Abstract

Reducing delays between primary care and specialty care visits is critical to improving continuity of ambulatory care delivery. To comply with referral protocols, personnel involved in patients’ care pathways process and record pertinent information to ensure appropriate care is rendered, and missing necessary information might cause “dropping of the baton” during the patient transition. The objective of this paper is to analyze the information flow along patients’ primary care to specialty care referral pathway, and identify system bottlenecks to enhance the workflow design and workforce configuration. A semi-Markov process is introduced to describe information transition and the operations of involved personnel are modeled as capacity-constrained service queues at every stage of referral pathway. Analytical formulas are derived to evaluate the overall referral delay, and a continuous improvement method is developed to identify the most critical factor that impedes the referral process. The proposed systems approach is applied to the clinics of a large academic medical center, and the analysis stresses the importance of building a health information system that supports breaking silos and adapting providers’ workflows to the information system to facilitate smart and connected care delivery. Note to Practitioners —The ambulatory care delivery system is plagued by delays that dissatisfy patients, physicians, and other medical staff, and adversely affect patient outcomes. While many extant industrial engineering/operations research (IE/OR) articles focus on reducing physician appointment delays or waiting times during visits to a medical office, this paper seeks to address the lag between primary care visits and specialty care visits, i.e., the waiting for access to specialty care once the primary care physician has decided to refer the patient.

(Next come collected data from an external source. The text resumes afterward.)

From an optimization exercise on the open Yosys and OpenROAD flow, aimed at small area, a short achievable clock period and few clock cycles per item; shortcuts taken in it are not production practice. No activity file was given, so power comes from the tool's default toggle rates.

== beta ==
Design pool_engine, start of the top module:
module pool_engine (
	input  logic        clk,
	input  logic        rst,
	input  logic        i_start,
	input  logic [19:0] i_cfg,	 
	input  logic        i_in_valid,
	input  logic [15:0] i_in_data,
	output logic        o_in_credit,
	output logic        o_out_valid,
	output logic [15:0] o_out_data,
	input  logic        i_out_credit,
	output logic        o_busy,
	output logic        o_done
);
	logic        busy_q;	 
	logic        op_q;	 
	logic [2:0]  sh_q;	 
	logic [3:0]  mask_q;	 
	logic [15:0] rem_q;	 
	logic        rem1_q;	 
	logic [15:0] fifo_mem [4];
	logic [1:0]  wr_ptr;
	logic [3:0]  rd_sel;	 
	logic [3:0]  occ;	 
	logic [15:0] head;
	logic [3:0]  atom_q;	 
	logic        nfirst_q;	 
	logic        nlast_q;	 
	logic        nword0_q;	 
	logic [3:0]  chan_q;	 
	logic        ch15_q;	 
	logic [3:0]  since_q;	 
	logic        aligned_q;	 
	logic [3:0]  used_q;	 
	logic        pop, win_end;
	logic [3:0]  atom_nx;
	logic [15:0] rem_dec;
	logic [19:0] acc;	 
	logic [10:0] lo_sum;
	logic        w_v;
	logic [9:0]  w_lo;
	logic [5:0]  w_hi;	 
	logic        w_c10;	 
	logic        w_gt;	 
	logic        w_last, w_final;
	logic [19:0] ring [16];
	logic        s2_v, s2_final;
	assign pop     = occ[0] && (!nword0_q || aligned_q) && (nlast_q || !used_q[3]);
	assign win_end = !nlast_q && ch15_q;
	assign atom_nx = nlast_q ? atom_q + 4'd1 : 4'd0;
	assign head    = ({16{rd_sel[0]}} & fifo_mem[0]) | ({16{rd_sel[1]}} & fifo_mem[1]) |
	                 ({16{rd_sel[2]}} & fifo_mem[2]) | ({16{rd_sel[3]}} & fifo_mem[3]);
	assign acc     = nfirst_q ? ring[14] : 20'd0;
	assign lo_sum  = {1'b0, acc[9:0]} + {1'b0, head[9:0]};
	always_comb begin
		for (int i = 0; i < 16; i++) begin
			rem_dec[i] = rem_q[i] ^ ~|(rem_q & ((16'd1 << i) - 16'd1));
		end
	end
	always_ff @(posedge clk) begin
		for (int k = 0; k < 4; k++) begin
			if (!occ[3] && (wr_ptr == 2'(k))) begin
				fifo_mem[k] <= i_in_data;
			end
		end
	end
	always_ff @(posedge clk or posedge rst) begin
		if (rst) begin
			op_q        <= 1'b0;
			sh_q        <= 3'd0;
			mask_q      <= 4'd0;
			rem_q       <= 16'd0;
			rem1_q      <= 1'b0;
			wr_ptr      <= 2'd0;
			rd_sel      <= 4'd1;
			occ         <= 4'd0;
			w_v         <= 1'b0;
			atom_q      <= 4'd0;
			nfirst_q    <= 1'b0;
  ...
Size in the first run: about 1,100 cells after synthesis, roughly 61 I/O pins, ~15,000 sq um of cells after synthesis.
Settings: LEC_CHECK=0, ABC_CLOCK_PERIOD_IN_PS=2000, CAP_MARGIN=20, CORE_MARGIN=2, CORE_UTILIZATION=65, CTS_BUF_LIST=sky130_fd_sc_hd__clkbuf_8, CTS_CLUSTER_DIAMETER=40, CTS_CLUSTER_SIZE=16, SETUP_SLACK_MARGIN=3.7, SLEW_MARGIN=20; clock period 6.0 ns.
standard.sh (not shown) runs the stock make flow with config.mk's settings and CLKGATE_MAP_FILE= SYNTH_SCRIPT=/design/flow/synth_recipe.tcl, a recipe that flattens the netlist after the stock synthesis.
==> flow/flow/run.sh <==
#!/bin/bash
# The standard layout (standard.sh), with port buffers and clock tree options set here.
set -euo pipefail
export BUFFER_PORTS_ARGS="-buffer_cell sky130_fd_sc_hd__buf_2"
export CTS_ARGS="-sink_clustering_enable -repair_clock_nets -sink_clustering_size 24 -sink_clustering_max_diameter 60 -buf_list sky130_fd_sc_hd__clkbuf_16 -root_buf sky130_fd_sc_hd__clkbuf_16 -dont_use_dummy_load"
bash standard.sh > standard.log 2>&1
Changes in delta relative to beta:
==> flow/flow/run.sh <==
#!/bin/bash
# The standard layout (standard.sh), with port buffers and clock tree options set here.
set -euo pipefail
export BUFFER_PORTS_ARGS="-buffer_cell sky130_fd_sc_hd__buf_2"
export CTS_ARGS="-sink_clustering_enable -repair_clock_nets -sink_clustering_size 16 -sink_clustering_max_diameter 40 -buf_list sky130_fd_sc_hd__clkbuf_8 -root_buf sky130_fd_sc_hd__clkbuf_16 -dont_use_dummy_load"
bash standard.sh > standard.log 2>&1
### Flow results
Summary of delta over beta: via count +209; final clock period utilization by the worst path +0.51 points; final cell count +about 2.5%. On all-layer global routing usage, delta and beta are basically level. delta ends up with a critical path depth that is 1 higher than in beta. Lower fraction of met3 tracks used by global routing was reported by beta, not delta. Of delta and beta, the run reporting the higher number of nets in the layout was delta.
No run of this note included a check of the RTL's function; only the layout flow was run.

========
main:
The RTL this note starts from:
==> flow/design.v <==
`timescale 1ns/100ps
package pool_pkg;
	typedef logic [16-1:0] word_t;
	typedef logic [16*16-1:0] atom_t;
	typedef logic [16+4-1:0] sum_t;
	typedef enum logic {
		POOL_MAX = 1'b0,	 
		POOL_AVE = 1'b1	 
	} pool_op_e;
	typedef struct packed {
		pool_op_e    op;
		logic [2:0]  win_shift;	 
		logic [15:0] n_windows;	 
	} pool_cfg_t;
endpackage
`timescale 1ns/100ps
module pool_engine (
	input  logic        clk,
	input  logic        rst,
	input  logic        i_start,
	input  logic [19:0] i_cfg,	 
	input  logic        i_in_valid,
	input  logic [15:0] i_in_data,
	output logic        o_in_credit,
	output logic        o_out_valid,
	output logic [15:0] o_out_data,
	input  logic        i_out_credit,
	output logic        o_busy,
	output logic        o_done
);
	logic        op_q;	 
	logic [2:0]  sh_q;	 
	logic [3:0]  mask_q;	 
	logic [15:0] rem_q;	 
	logic        rem1_q;	 
	logic [15:0] fifo_mem [4];
	logic [2:0]  wr_ptr;
	logic [2:0]  rd_ptr;
	logic        full;
	logic [3:0]  atom_q;	 
	logic        first_q;	 
	logic        last_q;	 
	logic        word0_q;	 
	logic [3:0]  chan_q;	 
	logic        ch15_q;	 
	logic [3:0]  since_q;	 
	logic        aligned_q;	 
	logic [2:0]  oc_q;	 
	logic        pop, win_end;
	logic [3:0]  atom_nx;
	logic [15:0] w_data;	 
	logic        w_last, w_final;
	logic [19:0] ring [16];
	logic [19:0] nxt;
	logic [15:0] mx;
	logic        s2_v, s2_final;
	assign full    = (wr_ptr[2] != rd_ptr[2]) && (wr_ptr[1:0] == rd_ptr[1:0]);
	assign pop     = (wr_ptr != rd_ptr) && (word0_q || aligned_q) && (!last_q || (oc_q != 3'd0));
	assign win_end = last_q && ch15_q;
	assign atom_nx = last_q ? 4'd0 : atom_q + 4'd1;
	always_ff @(posedge clk) begin
		for (int k = 0; k < 4; k++) begin
			if (!full && (wr_ptr[1:0] == 2'(k))) begin
				fifo_mem[k] <= i_in_data;
			end
		end
	end
	always_ff @(posedge clk or posedge rst) begin
		if (rst) begin
			op_q        <= 1'b0;
			sh_q        <= 3'd0;
			mask_q      <= 4'd0;
			rem_q       <= 16'd0;
			rem1_q      <= 1'b0;
			wr_ptr      <= 3'd0;
			rd_ptr      <= 3'd0;
			atom_q      <= 4'd0;
			first_q     <= 1'b1;
			last_q      <= 1'b1;
			word0_q     <= 1'b1;
			chan_q      <= 4'd0;
			ch15_q      <= 1'b0;
			aligned_q   <= 1'b0;
			oc_q        <= 3'd4;
			o_in_credit <= 1'b0;
			w_last      <= 1'b0;
			w_final     <= 1'b0;
			s2_v        <= 1'b0;
			s2_final    <= 1'b0;
			o_out_valid <= 1'b0;
			o_done      <= 1'b0;
			o_busy      <= 1'b0;
		end else begin
			if (i_in_valid) begin
				wr_ptr <= wr_ptr + 3'd1;
			end
			if (i_start && !o_busy) begin
				op_q   <= i_cfg[19];
				sh_q   <= i_cfg[19] ? i_cfg[18:16] : 3'd0;
				mask_q <= 4'((5'd1 << i_cfg[18:16]) - 5'd1);
				last_q <= (i_cfg[18:16] == 3'd0);
				rem_q  <= i_cfg[15:0];
				rem1_q <= (i_cfg[15:0] == 16'd1);
			end else if (pop && win_end) begin
				rem_q  <= rem_q - 16'd1;
				rem1_q <= (rem_q == 16'd2);
			end
			if (pop) begin
				rd_ptr  <= rd_ptr + 3'd1;
				chan_q  <= chan_q + 4'd1;
				ch15_q  <= (chan_q == 4'd14);
				word0_q <= win_end;
				if (ch15_q) begin
					atom_q  <= atom_nx;
					first_q <= last_q;
					last_q  <= (atom_nx == mask_q);
				end
			end
			aligned_q   <= pop || (since_q == 4'd15);
			oc_q        <= oc_q + {2'd0, i_out_credit} - {2'd0, pop && last_q};
			o_in_credit <= pop;
			w_last      <= pop && last_q;
			w_final     <= pop && win_end && rem1_q;
			s2_v        <= w_last;
			s2_final    <= w_final;
			o_out_valid <= s2_v;
			o_done      <= s2_final;
			if (i_start && !o_busy) begin
				o_busy <= 1'b1;
			end else if (s2_final) begin
				o_busy <= 1'b0;
			end
		end
	end
	assign mx  = (w_data > ring[15][15:0]) ? w_data : ring[15][15:0];
	assign nxt = op_q ? (ring[15] + {4'd0, w_data}) : {4'd0, mx};
	always_ff @(posedge clk) begin
		since_q  <= pop ? 4'd0 : since_q + 4'd1;
		w_data   <= pop ? fifo_mem[rd_ptr[1:0]] : 16'd0;
		ring[0]  <= nxt;
		for (int i = 1; i < 15; i++) begin
			ring[i] <= ring[i-1];
		end
		ring[15] <= (pop && first_q) ? 20'd0 : ring[14];
		o_out_data <= 16'(ring[0] >> sh_q);
	end
endmodule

This paper establishes a novel analytical framework to model primary care to specialty care referral processes with an emphasis on the information transition along patient pathway. The rigorous analytical model unveils the insights that might not be easily identified using qualitative approaches, and enjoys higher computational efficiency compared to simulation methods. What emerges from the study is the need to integrate health information technology into medical personnel’s workflow and redesign the process to allow effective communication, which will lead to improved care, efficiency, and satisfaction.